Under pressure by Women, Action, and the Media (WAM!) and other organizations, Facebook’s bold step to cleanse its network of accounts that sponsor hate speech is a big impetus for brands to act on the content on their managed pages. It’s not just peer pressure, it’s ‘social pressure’ that has implications on company Social Media ROI.
Many brands already have social responsibility standards that also need to be applied to social media. Earlier in the month—in the same week, mind you, that the aforementioned WAM! / Facebook story surfaced—the NBA and the Indiana Pacers swiftly addressed an incident of hate and intolerance when the Pacer’s Roy Hibbert was fined $75,000 by the NBA for using homophobic speech. Hibbert immediately and wholeheartedly apologized, while the NBA said its players and representatives should always be held to the highest standard.
Unfortunately, while the NBA proactively seeks to reduce hate speech, its broader social stance still differs from its own social media reality. In fact, during the same week the NBA’s main Facebook pages and YouTube channels, as well as those of the Indiana Pacers, all continued to host thousands of instances of homophobic comments, racial epitaphs, and other abusive language. At the same time, the Miami heat have been lauded for their social media ‘success’ during the playoffs and the NBA hosted its second annual social media awards, their accounts—including those of the Heat and the Spurs—continue to be plagued by thousands of instances of offensive, derogatory, and exploitative content.

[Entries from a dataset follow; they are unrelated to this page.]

--- config.mk ---
export PLATFORM = sky130hd
export DESIGN_NAME = crypto_stream_decrypt
export DESIGN_NICKNAME = d
export VERILOG_FILES = /design/src/rtl/crypto_stream_decrypt_pkg.sv /design/src/rtl/crypto_stream_decrypt_keystream.sv /design/src/rtl/crypto_stream_decrypt.sv
export SDC_FILE = /design/constraint.sdc
export NUM_CORES = 1
export LEC_CHECK = 0
export ABC_AREA = 1
export BUFFER_PORTS_ARGS = -buffer_cell sky130_fd_sc_hd__buf_4
export CAP_MARGIN = 20
export CORE_MARGIN = 10
export CORE_UTILIZATION = 50
export CTS_CLUSTER_SIZE = 28
export DETAILED_ROUTE_END_ITERATION = 10
export GPL_ROUTABILITY_DRIVEN = 0
export PLACE_DENSITY = 0.71
export SLEW_MARGIN = 40
export SYNTH_ARGS = -nofsm -noshare
export SYNTH_HDL_FRONTEND = slang
export SYNTH_SLANG_ARGS = --single-unit
--- constraint.sdc ---
create_clock -name clk -period 2.65 [get_ports clk]
set_input_delay 0.1325 -clock clk [delete_from_list [all_inputs] [get_ports clk]]
set_output_delay 0.1325 -clock clk [all_outputs]
set_load 0.1 [all_outputs]
--- src/rtl/crypto_stream_decrypt_pkg.sv ---
// Shared definitions for the XOR-keystream encryptor/decryptor pair:
// LFSR taps, FSM state encoding and keystream helper functions.
package crypto_pkg;

    localparam logic [7:0] LFSR_TAPS = 8'hB8;

    typedef enum logic [1:0] {
        IDLE,
        PAYLOAD,
        CHECK
    } state_e;

    function automatic logic [7:0] ks_next(input logic [7:0] ks);
        return {1'b0, ks[7:1]} ^ (ks[0] ? LFSR_TAPS : 8'h00);
    endfunction

    // An all-zero seed would lock the LFSR at zero.
    function automatic logic [7:0] seed_fix(input logic [7:0] seed);
        return (seed == '0) ? 8'h01 : seed;
    endfunction

endpackage

--- src/rtl/crypto_stream_decrypt_keystream.sv ---
// Keystream register: loads the fixed-up seed at frame start and
// advances one Galois LFSR step per consumed payload byte.
module crypto_keystream
    import crypto_pkg::*;
(
    input  logic       clk,
    input  logic       rst_n,
    input  logic       load,
    input  logic       advance,
    input  logic [7:0] seed,
    output logic [7:0] ks
);

    logic [7:0] ks_d;
    logic [7:0] ks_q;

    always_comb begin
        ks_d = ks_q;
        if (load) begin
            ks_d = seed_fix(seed);
        end else if (advance) begin
            ks_d = ks_next(ks_q);
        end
    end

    always_ff @(posedge clk or negedge rst_n) begin
        if (!rst_n) begin
            ks_q <= 8'h01;
        end else begin
            ks_q <= ks_d;
        end
    end

    assign ks = ks_q;

endmodule
`src/rtl/mem_access_unit_pkg.sv`:
```
// Shared definitions for the MEM-stage load/store engine: funct3 encodings,
// FSM states and the lane/alignment helpers used at issue time.
package mem_access_unit_pkg;

  localparam logic [2:0] F3_B  = 3'b000;
  localparam logic [2:0] F3_H  = 3'b001;
  localparam logic [2:0] F3_W  = 3'b010;
  localparam logic [2:0] F3_BU = 3'b100;
  localparam logic [2:0] F3_HU = 3'b101;

  typedef enum logic [1:0] {
    ST_IDLE,
    ST_WAIT,
    ST_DONE
  } mau_state_e;

  // Any encoding that is not a byte or halfword access behaves as a word.
  function automatic logic is_aligned(input logic [2:0] f3, input logic [1:0] off);
    case (f3)
      F3_B, F3_BU: return 1'b1;
      F3_H, F3_HU: return ~off[0];
      default:     return (off == 2'b00);
    endcase
  endfunction

  function automatic logic [3:0] byte_enable(input logic [2:0] f3, input logic [1:0] off);
    case (f3)
      F3_B, F3_BU: return 4'b0001 << off;
      F3_H, F3_HU: return 4'b0011 << off;
      default:     return 4'b1111;
    endcase
  endfunction

  // Replicating the low byte/half puts it on every lane; byte enables pick the live one.
  function automatic logic [31:0] store_lanes(input logic [2:0] f3, input logic [31:0] data);
    case (f3)
      F3_B, F3_BU: return {4{data[7:0]}};
      F3_H, F3_HU: return {2{data[15:0]}};
      default:     return data;
    endcase
  endfunction

endpackage

```
`src/rtl/mem_access_unit_load_formatter.sv`:
```
// Picks the addressed byte/halfword out of a bus word and sign- or
// zero-extends it; purely combinational so other refill paths can share it.
module load_formatter
  import mem_access_unit_pkg::*;
(
  input  logic [31:0] rdata,
  input  logic [1:0]  offset,
  input  logic [2:0]  funct3,
  output logic [31:0] load_data
);

  logic [31:0] shifted;
  logic [7:0]  byte_sel;
  logic [15:0] half_sel;

  always_comb begin
    shifted   = rdata >> {offset, 3'b000};
    byte_sel  = shifted[7:0];
    half_sel  = offset[1] ? rdata[31:16] : rdata[15:0];
    load_data = rdata;
    case (funct3)
      F3_B:    load_data = {{24{byte_sel[7]}}, byte_sel};
      F3_BU:   load_data = {24'h0, byte_sel};
      F3_H:    load_data = {{16{half_sel[15]}}, half_sel};
      F3_HU:   load_data = {16'h0, half_sel};
      default: load_data = rdata;
    endcase
  end

endmodule

```
`src/rtl/mem_access_unit.sv`:
```
// MEM-stage load/store engine: issues one word-aligned bus request per memory
// op, stalls the pipeline until the handshake completes and formats load data.
module mem_access_unit
  import mem_access_unit_pkg::*;
#(
  parameter int TIMEOUT = 255,
  parameter int CNT_W   = 8
) (
  input  logic        clk,
  input  logic        reset_n,
  input  logic        ex_valid,
  input  logic        ex_mem_read,
  input  logic        ex_mem_write,
  input  logic [2:0]  ex_funct3,
  input  logic [31:0] ex_addr,
  input  logic [31:0] ex_store_data,
  output logic        mem_req,
  output logic        mem_we,
  output logic [31:0] mem_addr,
  output logic [3:0]  mem_be,
  output logic [31:0] mem_wdata,
  input  logic        mem_ready,
  input  logic [31:0] mem_rdata,
  output logic [31:0] load_data,
  output logic        stall,
  output logic        wb_wren,
  output logic        misaligned,
  output logic        bus_error
);

  localparam logic [CNT_W-1:0] TO_LAST = CNT_W'(TIMEOUT - 1);

  mau_state_e       state, next_state;
  logic [CNT_W-1:0] wait_cnt;
  logic [1:0]       offset_q;
  logic [2:0]       funct3_q;
  logic             op;
  logic             aligned;
  logic             timeout_hit;
  logic [31:0]      fmt_data;

  assign op      = ex_valid & (ex_mem_read | ex_mem_write);
  assign aligned = is_aligned(ex_funct3, ex_addr[1:0]);
  assign wb_wren = ~stall;

  // Offset/funct3 come from the values latched at issue, not the live EX/MEM ones.
  load_formatter u_load_formatter (
    .rdata     (mem_rdata),
    .offset    (offset_q),
    .funct3    (funct3_q),
    .load_data (fmt_data)
  );

  always_ff @(posedge clk or negedge reset_n) begin
    if (!reset_n) state <= ST_IDLE;
    else          state <= next_state;
  end

  always_comb begin
    next_state  = state;
    stall       = 1'b0;
    timeout_hit = 1'b0;
    case (state)
      ST_IDLE: begin
        stall = op;
        if (op) next_state = aligned ? ST_WAIT : ST_DONE;
      end
      ST_WAIT: begin
        stall       = 1'b1;
        timeout_hit = (TIMEOUT != 0) && !mem_ready && (wait_cnt == TO_LAST);
        if (mem_ready || timeout_hit) next_state = ST_DONE;
      end
      ST_DONE: next_state = ST_IDLE;
      default: next_state = ST_IDLE;
    endcase
  end

  // Error flags default low so each one is a single-cycle pulse into DONE.
  always_ff @(posedge clk or negedge reset_n) begin
    if (!reset_n) begin
      mem_req    <= 1'b0;
      mem_we     <= 1'b0;
      mem_addr   <= '0;
      mem_be     <= '0;
      mem_wdata  <= '0;
      load_data  <= '0;
      misaligned <= 1'b0;
      bus_error  <= 1'b0;
      wait_cnt   <= '0;
      offset_q   <= '0;
      funct3_q   <= '0;
    end else begin
      misaligned <= 1'b0;
      bus_error  <= 1'b0;
      case (state)
        ST_IDLE: begin
          if (op && aligned) begin
            mem_req   <= 1'b1;
            mem_we    <= ex_mem_write & ~ex_mem_read;
            mem_addr  <= {ex_addr[31:2], 2'b00};
            mem_be    <= byte_enable(ex_funct3, ex_addr[1:0]);
            mem_wdata <= store_lanes(ex_funct3, ex_store_data);
            offset_q  <= ex_addr[1:0];
            funct3_q  <= ex_funct3;
            wait_cnt  <= '0;
          end else if (op) begin
            misaligned <= 1'b1;
            load_data  <= '0;
          end
        end
        ST_WAIT: begin
          if (mem_ready) begin
            mem_req <= 1'b0;
            if (!mem_we) load_data <= fmt_data;
          end else if (timeout_hit) begin
            mem_req   <= 1'b0;
            bus_error <= 1'b1;
            load_data <= '0;
          end else begin
            wait_cnt <= wait_cnt + 1'b1;
          end
        end
        ST_DONE: wait_cnt <= '0;
        default: wait_cnt <= '0;
      endcase
    end
  end

endmodule

```
`config.mk`:
```
export PLATFORM = sky130hd
export DESIGN_NAME = mem_access_unit
export DESIGN_NICKNAME = d
export VERILOG_FILES = /design/src/rtl/mem_access_unit_pkg.sv /design/src/rtl/mem_access_unit_load_formatter.sv /design/src/rtl/mem_access_unit.sv
export SDC_FILE = /design/constraint.sdc
export NUM_CORES = 1
export LEC_CHECK = 0
export ABC_AREA = 0
export CAP_MARGIN = 20
export CORE_ASPECT_RATIO = 1.4
export CORE_MARGIN = 3
export CORE_UTILIZATION = 30
export CTS_BUF_LIST = sky130_fd_sc_hd__clkbuf_2 sky130_fd_sc_hd__clkbuf_4 sky130_fd_sc_hd__clkbuf_8
export DETAILED_ROUTE_END_ITERATION = 10
export REMOVE_ABC_BUFFERS = 1
export SLEW_MARGIN = 20
export SYNTH_ARGS = -nofsm -noshare
export SYNTH_HDL_FRONTEND = slang
export SYNTH_SLANG_ARGS = --single-unit
```
`constraint.sdc`:
```
create_clock -name clk -period 1.65 [get_ports clk]
set_input_delay 0.4125 -clock clk [delete_from_list [all_inputs] [get_ports clk]]
set_output_delay 0.4125 -clock clk [all_outputs]
set_load 0.03 [all_outputs]
```
==> metrics list <==
- Final critical-path share of the clock period: 1.04
* Grt peak-use layer: met2
- Area Overhead vs Synth: 56.3%
- Of the cells placed in the final design, the portion with a size suffix greater than 1 is 0.198.
- The detailed router finished its first iteration with around 190 violations.
* Mean Syn Cell Area: 9.26 sq um
* Vias in the first global route: approximately 5,300
* Detailed-route DRC error count: 0
- Of the synthesized area, sequential elements account for 0.523.
* Maximum clock frequency: 585 MHz
- The max-slew violation count came to 0.
- The number of different library cells used by synthesis comes to slightly below 60.
- Buffers placed on the I/O ports in this run total approximately 210.
- Number of setup violations in the final report: 10
- CP max-delay cell: dlygate4sd2_1
- In this design, the stage delay of the slowest critical-path cell is around 0.25 ns.
- For met1 alone, demand over resource in global routing was 0.202.
- VDD IR max: a little under 0.7 mV
* Largest area contributor in the synthesized netlist: dfrtp_1
* Length of the first detailed-routing pass in iterations: 4
- Buffer type at the clock tree root: clkbuf_8
- The routed design could run at a clock period as short as 1.71 ns.
* WP buf/inv: 3
- The number of antenna diodes in the final layout is 0.
* M2 GR Usage: 0.294
* Multi-input logic area: about 2600 sq um
- Across the whole layout, storage elements account for between 2000 and 3000 sq um.
- After the last flow step, the layout net total stands at 966.
- Detailed placement HPWL: between 10,000 and 15,000 um
* Cell types with the largest area share after synthesis: dfrtp_1, nand2_1, mux2i_1
* Maximum fanout count along the critical path: 3
- Area of the die: about 20,000 sq um
- The worst hold path belongs to the class primary input to asynchronous set/reset pin.
- Hold WS: 0.340 ns
- Synthesis handed over a netlist of slightly above 600 instances.
- Setup clock skew after layout: about 0.011 ns
* Category of the worst setup path capture point: output pin
- Synth async-reset ratio: 1.00
* Critical path origin: ex_mem_write
- In the global route stage, met3 resource usage came out at 0.0632.
- Detail-routed via count per cell: 4.60
- Clock latency on the worst-skew pair, taken at its later pin, is about 0.43 ns.
- Depth of the CTS H-tree: 4
* Arrival time at the worst endpoint: approximately 1.3 ns
* Clock net sink count: around 120
- After synthesis the cells add up to between 5000 and 6000 sq um.
* Worst Path Class, Setup: primary input to output pin
- The core region is between 15,000 and 20,000 sq um.
* Chip height: about 170 um
- EDFF count, synth: 0
- Number of clock buffers inserted by TritonCTS: 17
* Warnings from Yosys: 0
- Number of top-level pins: ~210
- Data on the critical path is required at its endpoint by about 1.2 ns.
* Failing checks: negative setup slack
* Total number of vias: ~5,100
* Most used DFF post-synth: dfrtp_1
- Areal power density over the cells: roughly 1500 nW/um^2
- Per-cell routed wire length: roughly 16 um
* Wire length after detailed routing: 17,300 um
* Overall routing resource usage: 0.172
- After global routing the overflow that remains totals 0.
- Of the post-synthesis cell area, the dominant cell type holds 0.523.
- The initial antenna violation count was 0.
* Launching point of the worst reg2reg path: wait_cnt[0]$_DFFE_PN0P_
* Post-synthesis register bit count: roughly 120
- The initial utilization of the core area, before any placement, comes to 0.309.
- Number of antenna-violating nets in the routed design: 0
- Unrepaired setup endpoints after global routing: true
- TritonCTS clock tree: done
- In this design, the largest share of critical-path delay is due to buffers and inverters.
- Total of max-cap violations: 0
- STA classifies the critical path startpoint as a primary input.
* Maximum clock path buffer count: 2
* Fillers: between 1,500 and 2,000
- The first global-routing pass estimated about 28,000 um of wire.
- Result of the run: finished with violations
- CP Cell Sequence: dlygate4sd2_1 -> o21a_4 -> o21bai_4 -> buf_6 -> buf_12
- Smallest setup slack after layout: -0.0589 ns
- In this run the core area contains 58 standard-cell rows.
- In this run the static leakage power is slightly above 0.004 uW.
- Clock transition time at the flip-flop clock pins of the worst setup and hold paths: around 0.070 ns
* Placer Congestion: between 0.7 and 0.8
* Final Hold Fails: 0
* Horizontal extent of the die: between 100 and 150 um
- Timing analysis after detailed placement gives a worst setup slack of -0.453 ns.
- Largest net degree at the start of global routing: 65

To be clear, the hate speech on the NBA’s social media properties isn’t made by the NBA itself, nor is it likely their opinion. That this hateful content is continually hosted, however, on all of the NBA and Pacers’ owned, promoted, and sponsored properties presents a serious problem for their brands. Although social media has experienced exponential growth, the challenge to moderate content on branded pages simply isn’t insurmountable anymore. It is reasonable to expect any brand that is socially responsible and wants to create a trusted environment for its customers will address bad content on its sponsored social media accounts.
Fortunately for brands like the NBA, there are effective technologies they can use to automate, improve, and reduce the cost of enforcement of acceptable use content policies and precedents like the US Act 230 regarding protecting sponsored forums. Aside from creating and posting acceptable use policies (see an example) on their social media properties, brands should look to bad-content removal technologies to efficiently enforce free and safe speech in their social communities. These technologies operate with support of the social networks, who have purposefully enabled APIs for technology providers to remove of abusive, hateful, and malicious content.
Facebook enforcing its Community Standards will no doubt lead the way for brands to follow on their pages and accounts. As WAM!, Facebook, the NBA, and many others have demonstrated recently, there is a will. And, thanks to technology, there is a way.
Devin Redmond is a seasoned security and technology executive with more than 17 years of experience in public and private companies. Prior to co-founding and becoming CEO of Nexgate, he held executive and leadership roles in product management, marketing, and business development at Websense, Neoteris, Check Point, and Real Networks. Devin frequently speaks and writes about leveraging technology to address the new security, compliance, and management challenges organizations face in today’s cloud, mobile, and social environments.